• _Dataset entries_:
=====

Context: an optimization exercise on an open-source flow, tuned for small area. The choices shown serve that exercise and are no tape-out recipe. Only simulation tests tie the RTL to the original design; equivalence was not proved. No driver is modelled on the clock port, so clocking that relies on it looks cheaper here than on a real chip.

==> run E <==
## jet_slot
module jet_slot (
    input  wire        clk,
    input  wire        rst,         
    input  wire        head,        
    input  wire        in_valid,    
    input  wire        end_set,     
    input  wire [63:0] insn,
    input  wire [31:0] tok_n,
    input  wire [31:0] tok_e,
    input  wire [31:0] tok_s,
    input  wire [31:0] tok_w,
    input  wire [31:0] k0,
    input  wire [31:0] k1,
    input  wire [31:0] k2,
    input  wire [31:0] k3,
    input  wire        carry_in,    
    output reg         res_valid,   
    output reg  [31:0] result,
    output reg         send_valid,  
    output reg         send_carry,
    output reg  [31:0] w0,
    output reg  [31:0] w1,
    output reg  [31:0] w2,
    output reg  [31:0] w3,
    output reg  [47:0] acc,
    output reg         c_flag,
    output reg         p_flag
);
    wire        f_v    = insn[63];
    wire [3:0]  grp    = insn[62:59];
    wire [2:0]  fn     = insn[57:55];    
    wire [1:0]  lane   = insn[54:53];
    wire        sgn    = insn[52];
    wire        sat    = insn[51];
    wire [1:0]  pred   = insn[50:49];
    wire        setf   = insn[48];
    wire [1:0]  chain  = insn[47:46];
    wire [3:0]  f_sa   = insn[45:42];
    wire [3:0]  f_sb   = insn[41:38];
    wire [3:0]  f_sc   = insn[37:34];
    wire [3:0]  dst    = insn[33:30];
    wire [7:0]  aux    = insn[23:16];
  ...
Settings: LEC_CHECK=0, CAP_MARGIN=20, CORE_MARGIN=2, CORE_UTILIZATION=42, MIN_ROUTING_LAYER=met2, PLACE_DENSITY=0.55, SLEW_MARGIN=20, SYNTH_HIERARCHICAL=1, SYNTH_MINIMUM_KEEP_SIZE=0; clock period 30.0 ns.
standard.sh (not shown) runs the stock make flow with config.mk's settings and CLKGATE_MAP_FILE= SYNTH_SCRIPT=/design/flow/synth_recipe.tcl, a recipe that flattens the netlist after the stock synthesis.
==> flow/flow/run.sh <==
#!/bin/bash
# The standard layout with two changes: the smallest buffer (buf_1) on every
# port, and, after the floorplan, cells that synthesis sized up without need
# (slack to spare) set back to their smallest drive (flow/downsize.tcl).
set -euo pipefail
export BUFFER_PORTS_ARGS="-buffer_cell sky130_fd_sc_hd__buf_1"
R=orfs/results/$FLOW_PLATFORM/jet_slot/base
bash standard.sh floorplan > make_floorplan.log 2>&1
DZ_IN=$R/2_floorplan.odb DZ_OUT=$R/2_floorplan.odb DZ_SDC=$R/2_floorplan.sdc \
  DZ_MARGIN=2.0 DZ_FLOOR=3.0 openroad -no_init -exit flow/downsize.tcl > downsize.log 2>&1
bash standard.sh finish > make_finish.log 2>&1
==> flow/flow/downsize.tcl <==
# Downsizes combinational cells (not buffers, inverters, flip-flops or adders)
# whose output pins have slack above DZ_MARGIN ns to the smallest drive of the
# same function, keeping the design's worst setup slack at least DZ_FLOOR ns.
# env: DZ_IN, DZ_OUT (odb), DZ_SDC, DZ_MARGIN, DZ_FLOOR, DZ_PLACED (1: estimate
# placement parasitics first)
set plat $::env(FLOW_HOME)/platforms/sky130hd
read_liberty $plat/lib/sky130_fd_sc_hd__tt_025C_1v80.lib
read_db $::env(DZ_IN)
read_sdc $::env(DZ_SDC)
source $plat/setRC.tcl
if {[info exists ::env(DZ_PLACED)] && $::env(DZ_PLACED)} { estimate_parasitics -placement }
set margin $::env(DZ_MARGIN)
set floor [expr {$::env(DZ_FLOOR) * 1e-9}]
proc smallest {master} {
  if {![regexp {^(sky130_fd_sc_hd__[a-z0-9]+?)_(\d+)$} $master -> base drive]} { return "" }
  if {[regexp {__(buf|clkbuf|clkinv|inv|df|dlygate|clkdlybuf|dlymetal|conb|fa|ha|tap|fill|decap|diode|bufinv|bufbuf|sdf|edf)} $base]} { return "" }
  set best ""
  set ba 1e9
  foreach c [get_lib_cells */${base}_*] {
    set n [get_name $c]
    if {![regexp "^${base}_\\d+\$" $n]} { continue }
    if {[get_property $c dont_use]} { continue }
    set a [get_property $c area]
    if {$a < $ba} { set ba $a; set best $n }
  }
  if {$best eq $master} { return "" }
  return $best
}
puts "worst slack before: [expr {[sta::worst_slack_cmd max] * 1e9}] ns"
set saved 0.0
set n 0
set tried 0
foreach inst [get_cells *] {
  set m [get_property $inst ref_name]
  set s [smallest $m]
  if {$s eq ""} { continue }
  set worst 1e9
  foreach p [get_pins -of_objects $inst -filter "direction == output"] {
    set sl [get_property $p slack_max]
    if {$sl ne "" && $sl < $worst} { set worst $sl }
  }
  if {$worst < $margin} { continue }
  incr tried
  set oa [get_property [get_lib_cells */$m] area]
  set na [get_property [get_lib_cells */$s] area]
  replace_cell $inst [get_lib_cells */$s]
  if {[sta::worst_slack_cmd max] < $floor} {
    replace_cell $inst [get_lib_cells */$m]
  } else {
    set saved [expr {$saved + $oa - $na}]
    incr n
  }
}
puts "downsized $n of $tried cells tried, saved $saved um2"
puts "worst slack after: [expr {[sta::worst_slack_cmd max] * 1e9}] ns"
if {[info exists ::env(DZ_OUT)]} { write_db $::env(DZ_OUT) }
==> inputs of run K, as changes to run E <==
--- a/flow/design.v
+++ b/flow/design.v
@@ -266,14 +266,19 @@
 endmodule
 module jet_mtree (
     input  wire [255:0] pp,
     input  wire         nb,
     input  wire         n16,
     input  wire         n8,
-    output wire [31:0]  s,
-    output wire [31:0]  c
+    input  wire         mode8,      
+    input  wire         msu,        
+    input  wire [8:0]   r1lo,       
+    input  wire [15:0]  r1hi,       
+    input  wire [16:0]  r2,         
+    output wire [31:0]  pr,
+    output wire [31:0]  qr
 );
     wire fs0, fc0;
     jet_fa u0 (.a(pp[2]), .b(pp[17]), .c(pp[32]), .s(fs0), .co(fc0));
     wire fs1, fc1;
     jet_fa u1 (.a(pp[3]), .b(pp[18]), .c(pp[33]), .s(fs1), .co(fc1));
     wire fs2, fc2;
@@ -717,12 +722,13 @@
     wire fs221, fc221;
     jet_fa u221 (.a(pp[239]), .b(pp[254]), .c(n8), .s(fs221), .co(fc221));
     wire fs222, fc222;
     jet_fa u222 (.a(fc218), .b(fs221), .c(fc219), .s(fs222), .co(fc222));
     wire fs223, fc223;
     jet_fa u223 (.a(pp[255]), .b(n8), .c(fc221), .s(fs223), .co(fc223));
+    wire [31:0] s, c;
     assign s[0] = pp[0];
     assign c[0] = 1'b0;
     assign s[1] = pp[1];
     assign c[1] = pp[16];
     assign s[2] = fs0;
     assign c[2] = 1'b0;
@@ -781,12 +787,30 @@
     assign s[29] = fc220;
     assign c[29] = fs222;
     assign s[30] = fc222;
     assign c[30] = fs223;
     assign s[31] = nb;
     assign c[31] = fc223;
+    wire [31:0] r1 = {r1hi, 7'h00, r1lo};
+    genvar i;
+    generate for (i = 0; i < 32; i = i + 1) begin : rw
+        wire sh, ch;
+        if (i < 24) begin : m
+            assign sh = mode8 ? s[i+8] : s[i];
+            assign ch = mode8 ? c[i+8] : c[i];
+        end else begin : k
+            assign sh = mode8 ? nb : s[i];
+            assign ch = ~mode8 & c[i];
+        end
+        assign pr[i] = (sh | r1[i]) ^ msu;
+        if (i < 17) begin : r
+            assign qr[i] = (ch | r2[i]) ^ msu;
+        end else begin : n
+            assign qr[i] = ch ^ msu;
+        end
+    end endgenerate
 endmodule
 module jet_slot (
     input  wire        clk,
     input  wire        rst,         
     input  wire        head,        
     input  wire        in_valid,    
@@ -876,25 +900,30 @@
                    .out(cnt_out), .sum(cnt_sum), .c8(c8), .c16(c16));
     wire [8:0]  su, sv;
     jet_rca #(8, 0) u_su (.x(absd[7:0]),  .y(absd[23:16] & {8{~m32}}), .ci(1'b0), .s(su[7:0]), .co(su[8]));
     jet_rca #(8, 0) u_sv (.x(absd[15:8]), .y(absd[31:24] & {8{~m32}}), .ci(1'b0), .s(sv[7:0]), .co(sv[8]));
     wire [16:0] sv_w = m8 ? {8'h00, sv} : {sv, 8'h00};
     wire [16:0] sad_s;
-    wire        sad_co;
-    jet_rca #(17, 0) u_sad (.x({8'h00, su}), .y(sv_w), .ci(1'b0), .s(sad_s), .co(sad_co));
-    wire [31:0] r1 = {absd[31:16] & {16{o_sad & m32}}, 7'h0,
-                      o_sad ? su : (g_cn ? {3'h0, cnt_sum} : 9'h0)};
+    wire [8:0]  sad_c;
+    jet_rca #(9, 0) u_sad (.x(su), .y(sv_w[8:0]), .ci(1'b0), .s(sad_s[8:0]), .co(sad_c[0]));
+    genvar g;
+    generate for (g = 0; g < 8; g = g + 1) begin : sadh
+        assign sad_s[9+g]  = sv_w[9+g] ^ sad_c[g];
+        assign sad_c[g+1] = sv_w[9+g] & sad_c[g];
+    end endgenerate
+    wire [8:0]  r1lo = o_sad ? su : (g_cn ? {3'h0, cnt_sum} : 9'h0);
+    wire [15:0] r1hi = absd[31:16] & {16{o_sad & m32}};
     wire [16:0] r2 = o_sad ? sv_w : 17'h0;
     wire [47:0] mac_f;
     jet_mac u_mac (.a(A[15:0]), .b(B[15:0]), .acc(acc), .mac(g_mc), .fn(fn), .sgn(sgn),
-                   .sat(sat), .r1(r1), .r2(r2), .out(mac_f));
+                   .sat(sat), .r1lo(r1lo), .r1hi(r1hi), .r2(r2), .out(mac_f));
     wire r_sh = g_sh | o_accrd;
     wire r_mc = g_mc & ~fn[2];
     wire r_ab = g_ab;
     wire sad_small = o_sad & ~m32;               
-    wire [31:0] res = (alu_out | ({32{r_sh}} & sh_out) | cnt_out) |
+    wire [31:0] res = (alu_out | ({32{r_sh}} & sh_out) | (cnt_out & 32'h0F1F0F3F)) |
                       {15'h0, {17{sad_small}} & sad_s} | ({32{r_mc}} & mac_f[31:0]);
     wire clear   = rst | head;
     wire in_slot = in_valid & f_v & (end_set == (pred == 2'b11));
     wire runs    = in_slot & ((pred == 2'b11) | (pred == 2'b00) |
                               (pred == 2'b01 & p_flag) | (pred == 2'b10 & ~p_flag));
     wire st      = runs & ~g_em;                  
@@ -1372,41 +1401,31 @@
     input  wire [15:0] b,
     input  wire [47:0] acc,
     input  wire        mac,         
     input  wire [2:0]  fn,
     input  wire        sgn,
     input  wire        sat,
-    input  wire [31:0] r1,          
+    input  wire [8:0]  r1lo,        
+    input  wire [15:0] r1hi,        
     input  wire [16:0] r2,          
     output wire [47:0] out          
 );
     genvar i;
     wire o_mul    = mac & (fn == 3'd0);
     wire o_msu    = mac & (fn == 3'd2);
     wire mode8    = mac & (fn == 3'd3);
     wire mode16   = mac & ~fn[2] & ~(fn[1] & fn[0]);
     wire acc_only = mac & ~fn[2] & (fn[1] | fn[0]);
     wire [15:0] my = ({16{mode16}} & b) | ({16{mode8}} & {b[7:0], b[15:8]});
-    wire [31:0] ms, mc;
     wire [255:0] pp;
     wire nb = sgn & (mode16 | mode8), n16 = sgn & mode16, n8 = sgn & mode8;
     jet_pp    u_pp (.xn(~a), .xdn(~(a & {16{mode16}})), .yn(~my), .nb(nb), .n16(n16), .n8(n8),
                     .pp(pp));
-    jet_mtree u_mt (.pp(pp), .nb(nb), .n16(n16), .n8(n8), .s(ms), .c(mc));
-    wire [31:0] msh, mch;
-    generate for (i = 0; i < 32; i = i + 1) begin : sh8
-        if (i < 24) begin : m
-            assign msh[i] = mode8 ? ms[i+8] : ms[i];
-            assign mch[i] = mode8 ? mc[i+8] : mc[i];
-        end else begin : k
-            assign msh[i] = mode8 ? nb : ms[i];
-            assign mch[i] = ~mode8 & mc[i];
-        end
-    end endgenerate
-    wire [31:0] pr = (msh | r1) ^ {32{o_msu}};
-    wire [31:0] qr = (mch | {15'h0, r2}) ^ {32{o_msu}};
+    wire [31:0] pr, qr;
+    jet_mtree u_mt (.pp(pp), .nb(nb), .n16(n16), .n8(n8), .mode8(mode8), .msu(o_msu),
+                    .r1lo(r1lo), .r1hi(r1hi), .r2(r2), .pr(pr), .qr(qr));
     wire [49:0] ae = {{2{sgn & acc[47]}}, acc[47:32], acc[31:0] & {32{~o_mul}}};
     wire [49:0] ua;
     wire [50:0] va;
     assign va[0] = o_msu;
     generate for (i = 0; i < 50; i = i + 1) begin : csa
         if (i < 32) begin : f
@@ -1494,12 +1513,26 @@
     output wire s,
     output wire co
 );
     assign s  = a ^ b ^ c;
     assign co = (a & b) | (a & c) | (b & c);
 endmodule
+module jet_xnor2 (
+    input  wire a,
+    input  wire b,
+    output wire y
+);
+    assign y = ~(a ^ b);
+endmodule
+module jet_or2 (
+    input  wire a,
+    input  wire b,
+    output wire y
+);
+    assign y = a | b;
+endmodule
 module jet_rca #(
     parameter N  = 8,
     parameter CI = 2
 ) (
     input  wire [N-1:0] x,
     input  wire [N-1:0] y,
@@ -1511,14 +1544,14 @@
     wire [N:0] c;
     generate
         if (CI == 0) begin : c0
             assign s[0] = x[0] ^ y[0];
             assign c[1] = x[0] & y[0];
         end else if (CI == 1) begin : c1
-            assign s[0] = ~(x[0] ^ y[0]);
-            assign c[1] = x[0] | y[0];
+            jet_xnor2 u_s (.a(x[0]), .b(y[0]), .y(s[0]));
+            jet_or2   u_c (.a(x[0]), .b(y[0]), .y(c[1]));
         end else begin : cv
             jet_fa u (.a(x[0]), .b(y[0]), .c(ci), .s(s[0]), .co(c[1]));
         end
         for (i = 1; i < N; i = i + 1) begin : fa
             jet_fa u (.a(x[i]), .b(y[i]), .c(c[i]), .s(s[i]), .co(c[i+1]));
         end
==> flow/flow/run.sh (replaced) <==
#!/bin/bash
# The standard layout with these changes: the smallest buffer (buf_1) on every
# port; after the floorplan, cells that synthesis sized up without need (slack
# to spare) set back to their smallest drive (flow/downsize.tcl); after clock
# tree synthesis, the same again with the placement's wire estimates, and
# repair buffers with slack and slew to spare made buf_2 (flow/bufdown.tcl).
set -euo pipefail
export BUFFER_PORTS_ARGS="-buffer_cell sky130_fd_sc_hd__buf_1"
R=orfs/results/$FLOW_PLATFORM/jet_slot/base
bash standard.sh floorplan > make_floorplan.log 2>&1
DZ_IN=$R/2_floorplan.odb DZ_OUT=$R/2_floorplan.odb DZ_SDC=$R/2_floorplan.sdc \
  DZ_MARGIN=2.0 DZ_FLOOR=3.0 openroad -no_init -exit flow/downsize.tcl > downsize_floorplan.log 2>&1
bash standard.sh cts > make_cts.log 2>&1
DZ_IN=$R/4_cts.odb DZ_OUT=$R/4_cts.odb DZ_SDC=$R/4_cts.sdc DZ_MARGIN=1.5 DZ_FLOOR=2.0 \
  DZ_SLEW=0.9 openroad -no_init -exit flow/bufdown.tcl > bufdown_cts.log 2>&1
DZ_IN=$R/4_cts.odb DZ_OUT=$R/4_cts.odb DZ_SDC=$R/4_cts.sdc DZ_PLACED=1 \
  DZ_MARGIN=2.0 DZ_FLOOR=1.8 openroad -no_init -exit flow/downsize.tcl > downsize_cts.log 2>&1
bash standard.sh finish > make_finish.log 2>&1
==> flow/flow/bufdown.tcl (new file) <==
# Replaces buf_4, buf_6 and buf_8 by buf_2 where the output has slack (DZ_MARGIN ns)
# and slew (DZ_SLEW ns) to spare, keeping the worst setup slack at least DZ_FLOOR ns.
# env: DZ_IN, DZ_OUT (odb), DZ_SDC, DZ_MARGIN, DZ_FLOOR, DZ_SLEW
set plat $::env(FLOW_HOME)/platforms/sky130hd
read_liberty $plat/lib/sky130_fd_sc_hd__tt_025C_1v80.lib
read_db $::env(DZ_IN)
read_sdc $::env(DZ_SDC)
source $plat/setRC.tcl
set_propagated_clock [all_clocks]
estimate_parasitics -placement
set margin $::env(DZ_MARGIN)
set floor [expr {$::env(DZ_FLOOR) * 1e-9}]
set slewmax $::env(DZ_SLEW)
puts "worst slack before: [expr {[sta::worst_slack_cmd max] * 1e9}] ns"
report_check_types -max_slew -max_capacitance -violators
set b2 [get_lib_cells */sky130_fd_sc_hd__buf_2]
set n 0; set saved 0.0
foreach inst [get_cells *] {
  set m [get_property $inst ref_name]
  if {![regexp {^sky130_fd_sc_hd__buf_(4|6|8)$} $m]} continue
  set op [get_pins -of_objects $inst -filter "direction == output"]
  set sl [get_property $op slack_max]
  if {$sl eq "" || $sl < $margin} continue
  set oa [get_property [get_lib_cells */$m] area]
  replace_cell $inst $b2
  set sw [get_property $op slew_max]
  if {[sta::worst_slack_cmd max] < $floor || $sw > $slewmax} {
    replace_cell $inst [get_lib_cells */$m]
  } else { incr n; set saved [expr {$saved + $oa - 5.0048}] }
}
puts "replaced $n buffers, saved $saved um2"
puts "worst slack after: [expr {[sta::worst_slack_cmd max] * 1e9}] ns"
report_check_types -max_slew -max_capacitance -violators
if {[info exists ::env(DZ_OUT)]} { write_db $::env(DZ_OUT) }
--- a/flow/flow/downsize.tcl
+++ b/flow/flow/downsize.tcl
@@ -5,13 +5,16 @@
 # placement parasitics first)
 set plat $::env(FLOW_HOME)/platforms/sky130hd
 read_liberty $plat/lib/sky130_fd_sc_hd__tt_025C_1v80.lib
 read_db $::env(DZ_IN)
 read_sdc $::env(DZ_SDC)
 source $plat/setRC.tcl
-if {[info exists ::env(DZ_PLACED)] && $::env(DZ_PLACED)} { estimate_parasitics -placement }
+if {[info exists ::env(DZ_PLACED)] && $::env(DZ_PLACED)} {
+  set_propagated_clock [all_clocks]
+  estimate_parasitics -placement
+}
 set margin $::env(DZ_MARGIN)
 set floor [expr {$::env(DZ_FLOOR) * 1e-9}]
 proc smallest {master} {
   if {![regexp {^(sky130_fd_sc_hd__[a-z0-9]+?)_(\d+)$} $master -> base drive]} { return "" }
   if {[regexp {__(buf|clkbuf|clkinv|inv|df|dlygate|clkdlybuf|dlymetal|conb|fa|ha|tap|fill|decap|diode|bufinv|bufbuf|sdf|edf)} $base]} { return "" }
   set best ""
CORE_AREA = 2 2 332.445 332.445   (was unset)
CORE_MARGIN = unset   (was 2)
CORE_UTILIZATION = unset   (was 42)
CTS_CLUSTER_DIAMETER = 80   (was unset)
CTS_CLUSTER_SIZE = 25   (was unset)
DIE_AREA = 0 0 334.445 334.445   (was unset)
MIN_ROUTING_LAYER = unset   (was met2)
PLACE_DENSITY = 0.7   (was 0.55)
==> comparison table <==
Placed cell count: run K 6642; run E 6832
Count of boundary I/O pins: run K 539; run E 539
Gp weighted congestion: run K 1.12; run E 1.24
Vertical die dimension: run K 334 µm; run E 334 µm
Post-DP HPWL: run K 188 mm; run E 207 mm
Cts bufs inserted: run K 18; run E 28
Mean post-synth cell area: run K 9.46 µm²; run E 9.30 µm²
Cell area after synthesis: run K 44600 µm²; run E 45900 µm²
Synth Instances: run K 4716; run E 4932
Placed Instance Area: run K 47700 µm²; run E 48600 µm²
Status: run K complete, no violations; run E stopped before the end
Stage where the flow stopped: run K -; run E 5_1_grt
Initial cell density of the core: run K 41.1%; run E 42.2%
Worst setup slack after placement: run K 1280 ps; run E 1410 ps

[port drivers added, routing unchanged]
No port has a modelled driver above. Below, the same layout with a new extraction and two added sets of constraints. Step 1: set_driving_cell puts a clkbuf_16 on clk and a buf_2 on each other input, an assumption about the parent block. Step 2, shift: input delay + t, output delay - t, t = (earliest + latest rising clock arrival at the registers) / 2. This alone moves slack from input paths to output paths. Three values: ideal ports, drivers, drivers and shift; two values: the first two.
run: run K
t (ns): 0.632
setup WS [ns]: 0.921 / 0.968 / 0.336
latest minus earliest clock arrival (ns): 0.036 / 0.036
cell pins on the clock port's net: 1
After both steps run K still meets setup and hold. For run K, drivers alone change the setup slack by +0.047 ns; drivers and shift together by -0.585 ns.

=====

• _Task statement_:
Lines that contain "incr" should be pulled from the entries above and reported.

• _Response to this task_:
  incr tried
    incr n
  } else { incr n; set saved [expr {$saved + $oa - 5.0048}] }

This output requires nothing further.